RECORDS TO PROCESS ::
=== Begin Enclosure ===

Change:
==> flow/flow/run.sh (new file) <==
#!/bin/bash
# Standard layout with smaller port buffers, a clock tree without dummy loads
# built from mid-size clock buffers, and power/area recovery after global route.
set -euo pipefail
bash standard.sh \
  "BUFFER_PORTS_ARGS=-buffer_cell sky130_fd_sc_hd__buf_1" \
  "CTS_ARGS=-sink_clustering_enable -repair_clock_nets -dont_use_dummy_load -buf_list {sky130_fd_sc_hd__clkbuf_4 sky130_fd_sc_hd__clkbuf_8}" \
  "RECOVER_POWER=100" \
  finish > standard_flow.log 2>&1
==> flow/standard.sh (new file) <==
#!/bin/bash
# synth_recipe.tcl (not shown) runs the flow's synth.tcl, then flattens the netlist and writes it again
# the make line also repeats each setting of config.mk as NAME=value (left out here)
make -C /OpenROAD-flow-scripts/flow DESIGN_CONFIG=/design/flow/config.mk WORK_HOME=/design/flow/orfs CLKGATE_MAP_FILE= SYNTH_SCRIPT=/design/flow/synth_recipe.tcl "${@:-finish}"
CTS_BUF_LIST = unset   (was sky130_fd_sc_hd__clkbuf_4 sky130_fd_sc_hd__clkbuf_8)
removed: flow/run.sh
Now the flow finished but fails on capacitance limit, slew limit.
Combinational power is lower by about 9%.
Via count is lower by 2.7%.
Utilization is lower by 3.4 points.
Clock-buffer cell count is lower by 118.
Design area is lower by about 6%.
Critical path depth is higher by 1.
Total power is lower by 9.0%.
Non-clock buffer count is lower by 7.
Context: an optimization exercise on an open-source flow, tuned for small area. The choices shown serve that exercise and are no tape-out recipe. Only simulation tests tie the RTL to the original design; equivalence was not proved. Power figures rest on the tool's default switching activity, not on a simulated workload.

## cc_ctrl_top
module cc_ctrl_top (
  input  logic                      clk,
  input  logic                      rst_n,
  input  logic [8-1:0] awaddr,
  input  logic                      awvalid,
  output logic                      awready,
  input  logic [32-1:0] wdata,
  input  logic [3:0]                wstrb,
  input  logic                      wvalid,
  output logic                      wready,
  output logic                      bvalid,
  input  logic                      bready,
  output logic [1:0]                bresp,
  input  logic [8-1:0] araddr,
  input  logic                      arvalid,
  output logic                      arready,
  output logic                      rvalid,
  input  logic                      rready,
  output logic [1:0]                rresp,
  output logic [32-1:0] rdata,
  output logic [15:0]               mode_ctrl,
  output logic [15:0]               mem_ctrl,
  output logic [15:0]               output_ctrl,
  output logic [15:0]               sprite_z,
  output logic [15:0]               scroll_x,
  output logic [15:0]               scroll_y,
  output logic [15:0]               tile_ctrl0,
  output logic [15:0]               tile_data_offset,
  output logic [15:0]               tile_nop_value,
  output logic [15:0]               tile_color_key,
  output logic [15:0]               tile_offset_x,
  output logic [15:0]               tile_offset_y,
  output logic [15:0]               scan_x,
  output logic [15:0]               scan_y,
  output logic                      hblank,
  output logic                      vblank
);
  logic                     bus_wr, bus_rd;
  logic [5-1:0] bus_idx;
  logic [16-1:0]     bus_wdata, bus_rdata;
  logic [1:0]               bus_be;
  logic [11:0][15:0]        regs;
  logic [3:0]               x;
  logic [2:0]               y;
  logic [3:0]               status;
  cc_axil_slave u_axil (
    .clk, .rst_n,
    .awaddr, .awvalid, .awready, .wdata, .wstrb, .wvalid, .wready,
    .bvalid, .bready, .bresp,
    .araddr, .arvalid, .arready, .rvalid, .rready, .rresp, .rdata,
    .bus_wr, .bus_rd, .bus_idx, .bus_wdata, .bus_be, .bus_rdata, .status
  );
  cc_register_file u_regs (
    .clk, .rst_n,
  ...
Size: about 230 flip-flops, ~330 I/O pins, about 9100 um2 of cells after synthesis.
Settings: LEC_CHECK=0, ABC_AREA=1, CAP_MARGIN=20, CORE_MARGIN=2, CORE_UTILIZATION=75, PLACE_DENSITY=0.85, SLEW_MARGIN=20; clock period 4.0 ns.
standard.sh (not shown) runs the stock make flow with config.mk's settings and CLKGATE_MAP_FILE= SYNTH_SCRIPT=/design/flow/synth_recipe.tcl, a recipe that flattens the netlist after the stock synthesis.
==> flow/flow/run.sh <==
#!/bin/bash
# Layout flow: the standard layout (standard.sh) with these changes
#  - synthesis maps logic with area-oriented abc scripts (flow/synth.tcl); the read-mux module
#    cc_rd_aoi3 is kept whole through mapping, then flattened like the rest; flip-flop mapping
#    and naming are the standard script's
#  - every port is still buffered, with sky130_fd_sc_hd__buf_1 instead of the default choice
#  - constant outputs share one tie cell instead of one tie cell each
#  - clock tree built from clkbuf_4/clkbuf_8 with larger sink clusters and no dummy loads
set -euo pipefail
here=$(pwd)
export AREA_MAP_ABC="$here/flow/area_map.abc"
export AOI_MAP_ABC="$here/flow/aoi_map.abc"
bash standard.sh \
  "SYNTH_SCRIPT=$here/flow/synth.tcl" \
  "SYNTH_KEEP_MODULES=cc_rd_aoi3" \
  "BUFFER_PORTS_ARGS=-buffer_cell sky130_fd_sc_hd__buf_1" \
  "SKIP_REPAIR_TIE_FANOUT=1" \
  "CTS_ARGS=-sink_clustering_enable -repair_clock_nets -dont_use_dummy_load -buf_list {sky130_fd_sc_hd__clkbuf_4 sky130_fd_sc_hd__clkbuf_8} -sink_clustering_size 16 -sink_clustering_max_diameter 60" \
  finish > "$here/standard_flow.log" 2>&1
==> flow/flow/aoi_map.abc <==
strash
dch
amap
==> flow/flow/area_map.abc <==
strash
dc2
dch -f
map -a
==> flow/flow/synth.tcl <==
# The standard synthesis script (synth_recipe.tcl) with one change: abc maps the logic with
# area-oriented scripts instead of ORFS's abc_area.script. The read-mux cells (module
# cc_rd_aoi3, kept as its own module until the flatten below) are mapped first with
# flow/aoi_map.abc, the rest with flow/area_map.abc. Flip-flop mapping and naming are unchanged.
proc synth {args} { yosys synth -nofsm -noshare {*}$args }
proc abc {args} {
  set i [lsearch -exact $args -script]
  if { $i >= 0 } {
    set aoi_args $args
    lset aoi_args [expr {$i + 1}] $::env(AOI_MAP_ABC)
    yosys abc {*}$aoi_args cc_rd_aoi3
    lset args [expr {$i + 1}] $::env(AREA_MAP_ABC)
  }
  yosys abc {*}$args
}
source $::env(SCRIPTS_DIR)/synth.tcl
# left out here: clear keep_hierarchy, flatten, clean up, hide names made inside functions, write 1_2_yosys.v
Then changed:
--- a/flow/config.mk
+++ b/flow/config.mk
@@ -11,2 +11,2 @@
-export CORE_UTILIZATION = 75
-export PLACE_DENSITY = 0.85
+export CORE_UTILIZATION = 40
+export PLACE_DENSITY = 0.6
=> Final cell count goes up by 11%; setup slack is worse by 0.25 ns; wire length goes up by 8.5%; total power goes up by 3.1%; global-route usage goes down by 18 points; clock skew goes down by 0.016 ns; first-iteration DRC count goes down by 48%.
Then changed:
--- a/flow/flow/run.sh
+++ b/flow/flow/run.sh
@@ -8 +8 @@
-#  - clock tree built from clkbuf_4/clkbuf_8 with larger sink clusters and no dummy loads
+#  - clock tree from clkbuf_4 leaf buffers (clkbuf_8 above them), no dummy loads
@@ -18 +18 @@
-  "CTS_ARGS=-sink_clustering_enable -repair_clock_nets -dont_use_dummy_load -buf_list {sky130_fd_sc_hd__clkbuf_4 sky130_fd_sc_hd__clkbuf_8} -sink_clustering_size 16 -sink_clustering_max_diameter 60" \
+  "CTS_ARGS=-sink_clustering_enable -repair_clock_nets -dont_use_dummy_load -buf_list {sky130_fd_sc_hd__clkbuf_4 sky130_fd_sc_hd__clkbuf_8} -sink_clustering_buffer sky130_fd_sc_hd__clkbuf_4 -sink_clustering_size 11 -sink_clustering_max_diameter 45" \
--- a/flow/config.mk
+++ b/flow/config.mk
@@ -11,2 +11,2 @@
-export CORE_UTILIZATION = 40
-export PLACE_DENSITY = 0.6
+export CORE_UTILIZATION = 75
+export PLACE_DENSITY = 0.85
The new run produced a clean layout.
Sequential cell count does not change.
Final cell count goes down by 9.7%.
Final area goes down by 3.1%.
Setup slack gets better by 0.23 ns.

=== End Enclosure ===
=== Begin Enclosure ===

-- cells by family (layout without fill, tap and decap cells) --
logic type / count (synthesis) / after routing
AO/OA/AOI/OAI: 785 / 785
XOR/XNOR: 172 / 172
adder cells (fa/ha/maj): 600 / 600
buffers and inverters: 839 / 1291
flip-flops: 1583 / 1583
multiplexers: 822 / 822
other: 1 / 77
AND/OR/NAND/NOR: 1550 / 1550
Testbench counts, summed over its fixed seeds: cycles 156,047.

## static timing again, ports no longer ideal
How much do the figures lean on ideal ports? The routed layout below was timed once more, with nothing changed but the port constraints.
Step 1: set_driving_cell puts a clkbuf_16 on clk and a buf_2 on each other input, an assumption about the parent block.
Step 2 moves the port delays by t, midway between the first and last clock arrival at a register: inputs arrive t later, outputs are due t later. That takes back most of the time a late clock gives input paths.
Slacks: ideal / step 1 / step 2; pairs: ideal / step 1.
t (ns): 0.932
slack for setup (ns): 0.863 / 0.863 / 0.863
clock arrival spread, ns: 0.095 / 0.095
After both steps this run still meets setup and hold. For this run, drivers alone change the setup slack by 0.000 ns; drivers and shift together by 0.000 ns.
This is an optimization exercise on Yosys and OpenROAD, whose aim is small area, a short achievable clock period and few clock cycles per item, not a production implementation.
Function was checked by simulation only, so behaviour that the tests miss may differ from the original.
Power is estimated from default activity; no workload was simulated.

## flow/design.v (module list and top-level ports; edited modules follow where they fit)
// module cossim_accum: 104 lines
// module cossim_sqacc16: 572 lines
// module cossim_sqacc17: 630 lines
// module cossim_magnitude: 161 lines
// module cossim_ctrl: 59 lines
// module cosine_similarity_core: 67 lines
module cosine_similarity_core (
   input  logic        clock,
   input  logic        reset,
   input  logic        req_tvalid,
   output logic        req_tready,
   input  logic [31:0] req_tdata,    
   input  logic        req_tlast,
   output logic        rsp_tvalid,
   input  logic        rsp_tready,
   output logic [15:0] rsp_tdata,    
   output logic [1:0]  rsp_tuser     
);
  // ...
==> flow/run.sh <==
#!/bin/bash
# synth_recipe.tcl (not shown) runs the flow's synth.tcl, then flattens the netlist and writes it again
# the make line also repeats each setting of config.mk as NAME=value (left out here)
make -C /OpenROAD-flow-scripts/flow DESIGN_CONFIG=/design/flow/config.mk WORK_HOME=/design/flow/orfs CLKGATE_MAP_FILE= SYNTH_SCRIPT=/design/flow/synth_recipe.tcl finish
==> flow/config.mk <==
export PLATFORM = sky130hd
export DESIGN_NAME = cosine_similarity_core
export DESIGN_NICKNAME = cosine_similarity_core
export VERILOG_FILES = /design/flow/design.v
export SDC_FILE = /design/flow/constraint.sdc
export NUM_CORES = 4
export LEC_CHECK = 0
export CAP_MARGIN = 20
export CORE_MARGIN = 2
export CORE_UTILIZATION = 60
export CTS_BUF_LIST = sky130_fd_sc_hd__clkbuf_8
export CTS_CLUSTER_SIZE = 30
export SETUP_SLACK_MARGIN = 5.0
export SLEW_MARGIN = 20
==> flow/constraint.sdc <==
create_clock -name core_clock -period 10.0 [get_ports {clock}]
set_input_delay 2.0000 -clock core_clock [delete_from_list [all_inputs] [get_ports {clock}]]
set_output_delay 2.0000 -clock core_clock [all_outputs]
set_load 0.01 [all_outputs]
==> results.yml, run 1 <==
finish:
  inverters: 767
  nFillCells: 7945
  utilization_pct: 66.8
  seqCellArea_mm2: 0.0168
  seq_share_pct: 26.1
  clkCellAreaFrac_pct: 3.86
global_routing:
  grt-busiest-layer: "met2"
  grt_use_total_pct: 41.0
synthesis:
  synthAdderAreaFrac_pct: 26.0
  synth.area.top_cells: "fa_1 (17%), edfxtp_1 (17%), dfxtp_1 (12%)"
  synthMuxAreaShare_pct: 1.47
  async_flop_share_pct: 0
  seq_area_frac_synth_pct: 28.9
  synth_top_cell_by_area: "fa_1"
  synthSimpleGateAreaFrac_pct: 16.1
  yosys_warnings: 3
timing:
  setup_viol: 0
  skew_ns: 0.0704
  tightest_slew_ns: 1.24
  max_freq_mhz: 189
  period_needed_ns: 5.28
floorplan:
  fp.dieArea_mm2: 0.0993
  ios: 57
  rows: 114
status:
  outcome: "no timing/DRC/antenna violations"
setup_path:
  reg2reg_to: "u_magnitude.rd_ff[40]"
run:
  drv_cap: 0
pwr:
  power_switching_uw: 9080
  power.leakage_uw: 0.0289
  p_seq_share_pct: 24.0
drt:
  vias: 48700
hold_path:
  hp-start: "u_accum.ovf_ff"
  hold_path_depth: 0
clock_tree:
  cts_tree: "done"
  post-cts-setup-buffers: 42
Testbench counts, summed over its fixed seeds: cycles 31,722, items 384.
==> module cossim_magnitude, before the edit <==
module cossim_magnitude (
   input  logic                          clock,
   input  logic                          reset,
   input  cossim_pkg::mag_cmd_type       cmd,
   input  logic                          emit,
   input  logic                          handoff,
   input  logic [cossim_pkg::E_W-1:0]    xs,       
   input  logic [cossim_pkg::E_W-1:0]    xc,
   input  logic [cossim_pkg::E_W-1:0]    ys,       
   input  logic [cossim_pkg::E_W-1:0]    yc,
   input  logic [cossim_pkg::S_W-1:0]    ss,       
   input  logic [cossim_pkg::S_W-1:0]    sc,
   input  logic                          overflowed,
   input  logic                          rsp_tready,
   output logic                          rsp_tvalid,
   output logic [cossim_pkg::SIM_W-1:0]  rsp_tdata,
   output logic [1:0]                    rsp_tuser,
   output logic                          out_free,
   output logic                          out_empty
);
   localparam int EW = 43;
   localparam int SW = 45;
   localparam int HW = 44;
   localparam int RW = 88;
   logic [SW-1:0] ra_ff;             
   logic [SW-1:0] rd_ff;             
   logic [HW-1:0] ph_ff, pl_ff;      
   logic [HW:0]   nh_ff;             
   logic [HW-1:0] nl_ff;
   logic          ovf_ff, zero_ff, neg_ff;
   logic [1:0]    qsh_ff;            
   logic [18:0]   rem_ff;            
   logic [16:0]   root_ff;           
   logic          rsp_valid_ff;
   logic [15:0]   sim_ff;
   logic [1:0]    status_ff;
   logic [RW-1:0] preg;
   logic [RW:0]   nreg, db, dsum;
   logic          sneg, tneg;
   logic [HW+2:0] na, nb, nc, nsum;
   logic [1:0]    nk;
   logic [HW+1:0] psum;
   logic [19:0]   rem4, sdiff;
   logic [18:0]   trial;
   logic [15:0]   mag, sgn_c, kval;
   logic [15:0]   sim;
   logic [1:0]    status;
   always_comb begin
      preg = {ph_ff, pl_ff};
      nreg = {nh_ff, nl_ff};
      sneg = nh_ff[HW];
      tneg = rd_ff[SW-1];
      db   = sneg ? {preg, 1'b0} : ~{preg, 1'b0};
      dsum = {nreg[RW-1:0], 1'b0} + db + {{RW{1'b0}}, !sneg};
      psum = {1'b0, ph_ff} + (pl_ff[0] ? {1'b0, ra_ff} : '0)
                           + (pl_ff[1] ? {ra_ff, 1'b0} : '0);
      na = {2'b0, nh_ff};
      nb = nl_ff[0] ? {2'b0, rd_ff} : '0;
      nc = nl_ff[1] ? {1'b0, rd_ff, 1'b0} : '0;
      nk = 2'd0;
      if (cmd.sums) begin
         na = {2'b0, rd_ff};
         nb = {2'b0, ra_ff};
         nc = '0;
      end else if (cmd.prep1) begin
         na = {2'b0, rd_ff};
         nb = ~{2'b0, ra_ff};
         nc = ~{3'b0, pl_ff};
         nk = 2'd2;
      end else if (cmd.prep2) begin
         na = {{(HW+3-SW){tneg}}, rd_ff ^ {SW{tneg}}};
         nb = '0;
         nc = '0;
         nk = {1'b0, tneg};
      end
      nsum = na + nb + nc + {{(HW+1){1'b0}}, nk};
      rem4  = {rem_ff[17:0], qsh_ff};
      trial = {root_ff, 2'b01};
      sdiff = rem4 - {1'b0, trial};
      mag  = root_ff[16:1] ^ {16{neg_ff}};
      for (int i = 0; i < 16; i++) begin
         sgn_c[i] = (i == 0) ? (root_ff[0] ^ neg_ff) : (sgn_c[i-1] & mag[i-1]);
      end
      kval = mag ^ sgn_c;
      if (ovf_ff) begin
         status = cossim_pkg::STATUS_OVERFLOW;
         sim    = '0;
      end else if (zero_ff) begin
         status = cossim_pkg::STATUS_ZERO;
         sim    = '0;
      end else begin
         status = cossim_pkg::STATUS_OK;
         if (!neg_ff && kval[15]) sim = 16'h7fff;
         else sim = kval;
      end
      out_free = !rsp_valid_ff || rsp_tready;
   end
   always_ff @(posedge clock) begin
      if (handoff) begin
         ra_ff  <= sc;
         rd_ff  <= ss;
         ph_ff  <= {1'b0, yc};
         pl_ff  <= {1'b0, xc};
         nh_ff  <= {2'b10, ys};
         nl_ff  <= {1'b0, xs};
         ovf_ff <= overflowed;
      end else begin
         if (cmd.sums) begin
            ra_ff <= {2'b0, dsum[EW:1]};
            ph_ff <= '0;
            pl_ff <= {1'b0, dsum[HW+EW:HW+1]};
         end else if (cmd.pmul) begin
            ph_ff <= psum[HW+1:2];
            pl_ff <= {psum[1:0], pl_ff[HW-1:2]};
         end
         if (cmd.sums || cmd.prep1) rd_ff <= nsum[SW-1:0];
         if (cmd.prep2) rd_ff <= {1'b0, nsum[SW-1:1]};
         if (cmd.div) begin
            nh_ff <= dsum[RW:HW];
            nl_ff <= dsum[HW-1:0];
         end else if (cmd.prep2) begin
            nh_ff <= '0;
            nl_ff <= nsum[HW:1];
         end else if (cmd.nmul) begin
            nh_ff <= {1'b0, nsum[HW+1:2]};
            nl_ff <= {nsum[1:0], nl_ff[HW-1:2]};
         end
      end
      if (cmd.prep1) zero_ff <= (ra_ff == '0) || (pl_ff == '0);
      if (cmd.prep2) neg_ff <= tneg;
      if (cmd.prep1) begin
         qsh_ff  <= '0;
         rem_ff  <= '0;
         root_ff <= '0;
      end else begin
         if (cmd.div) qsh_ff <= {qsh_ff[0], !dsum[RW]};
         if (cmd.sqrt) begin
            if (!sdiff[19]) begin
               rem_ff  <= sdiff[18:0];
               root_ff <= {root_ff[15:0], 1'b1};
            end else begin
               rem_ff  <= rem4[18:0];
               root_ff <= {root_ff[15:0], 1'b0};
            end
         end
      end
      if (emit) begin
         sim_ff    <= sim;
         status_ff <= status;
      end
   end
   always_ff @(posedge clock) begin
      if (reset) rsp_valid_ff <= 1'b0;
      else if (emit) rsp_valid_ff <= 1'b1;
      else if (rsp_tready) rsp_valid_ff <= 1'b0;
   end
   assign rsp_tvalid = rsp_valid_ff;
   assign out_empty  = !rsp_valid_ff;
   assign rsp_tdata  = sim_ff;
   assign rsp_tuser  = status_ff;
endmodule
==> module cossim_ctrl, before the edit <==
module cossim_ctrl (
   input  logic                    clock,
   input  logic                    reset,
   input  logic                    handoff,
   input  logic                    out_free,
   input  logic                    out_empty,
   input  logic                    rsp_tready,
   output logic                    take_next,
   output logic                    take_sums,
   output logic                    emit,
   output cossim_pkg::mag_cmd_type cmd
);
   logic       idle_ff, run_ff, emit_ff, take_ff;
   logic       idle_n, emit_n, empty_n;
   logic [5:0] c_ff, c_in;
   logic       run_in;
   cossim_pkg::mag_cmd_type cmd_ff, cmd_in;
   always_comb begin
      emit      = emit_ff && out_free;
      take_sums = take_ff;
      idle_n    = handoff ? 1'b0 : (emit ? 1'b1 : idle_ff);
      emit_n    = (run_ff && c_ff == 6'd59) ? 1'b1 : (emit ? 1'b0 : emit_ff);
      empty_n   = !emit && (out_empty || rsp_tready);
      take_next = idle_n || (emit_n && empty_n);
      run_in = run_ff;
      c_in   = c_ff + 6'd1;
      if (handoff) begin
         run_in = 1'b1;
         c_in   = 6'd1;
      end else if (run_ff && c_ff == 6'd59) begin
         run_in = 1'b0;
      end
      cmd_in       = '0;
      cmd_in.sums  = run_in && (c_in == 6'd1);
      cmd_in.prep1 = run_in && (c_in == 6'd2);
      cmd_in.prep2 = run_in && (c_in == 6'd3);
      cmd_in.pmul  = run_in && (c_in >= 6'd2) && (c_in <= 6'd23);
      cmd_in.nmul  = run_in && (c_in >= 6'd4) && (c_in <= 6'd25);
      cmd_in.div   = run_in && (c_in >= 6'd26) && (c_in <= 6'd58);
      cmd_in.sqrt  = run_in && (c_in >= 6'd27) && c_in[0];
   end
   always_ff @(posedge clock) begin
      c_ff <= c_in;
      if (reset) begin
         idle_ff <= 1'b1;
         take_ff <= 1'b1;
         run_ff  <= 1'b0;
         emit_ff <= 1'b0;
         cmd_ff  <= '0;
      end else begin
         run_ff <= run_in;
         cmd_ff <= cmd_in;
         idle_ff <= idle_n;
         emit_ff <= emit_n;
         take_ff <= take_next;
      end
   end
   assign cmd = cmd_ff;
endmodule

=== End Enclosure ===

ASSIGNMENT :: Find the word "ideal" in the entries above and gather every line that holds it.

SOLUTION TO THIS PROBLEM ::
## static timing again, ports no longer ideal
How much do the figures lean on ideal ports? The routed layout below was timed once more, with nothing changed but the port constraints.
Slacks: ideal / step 1 / step 2; pairs: ideal / step 1.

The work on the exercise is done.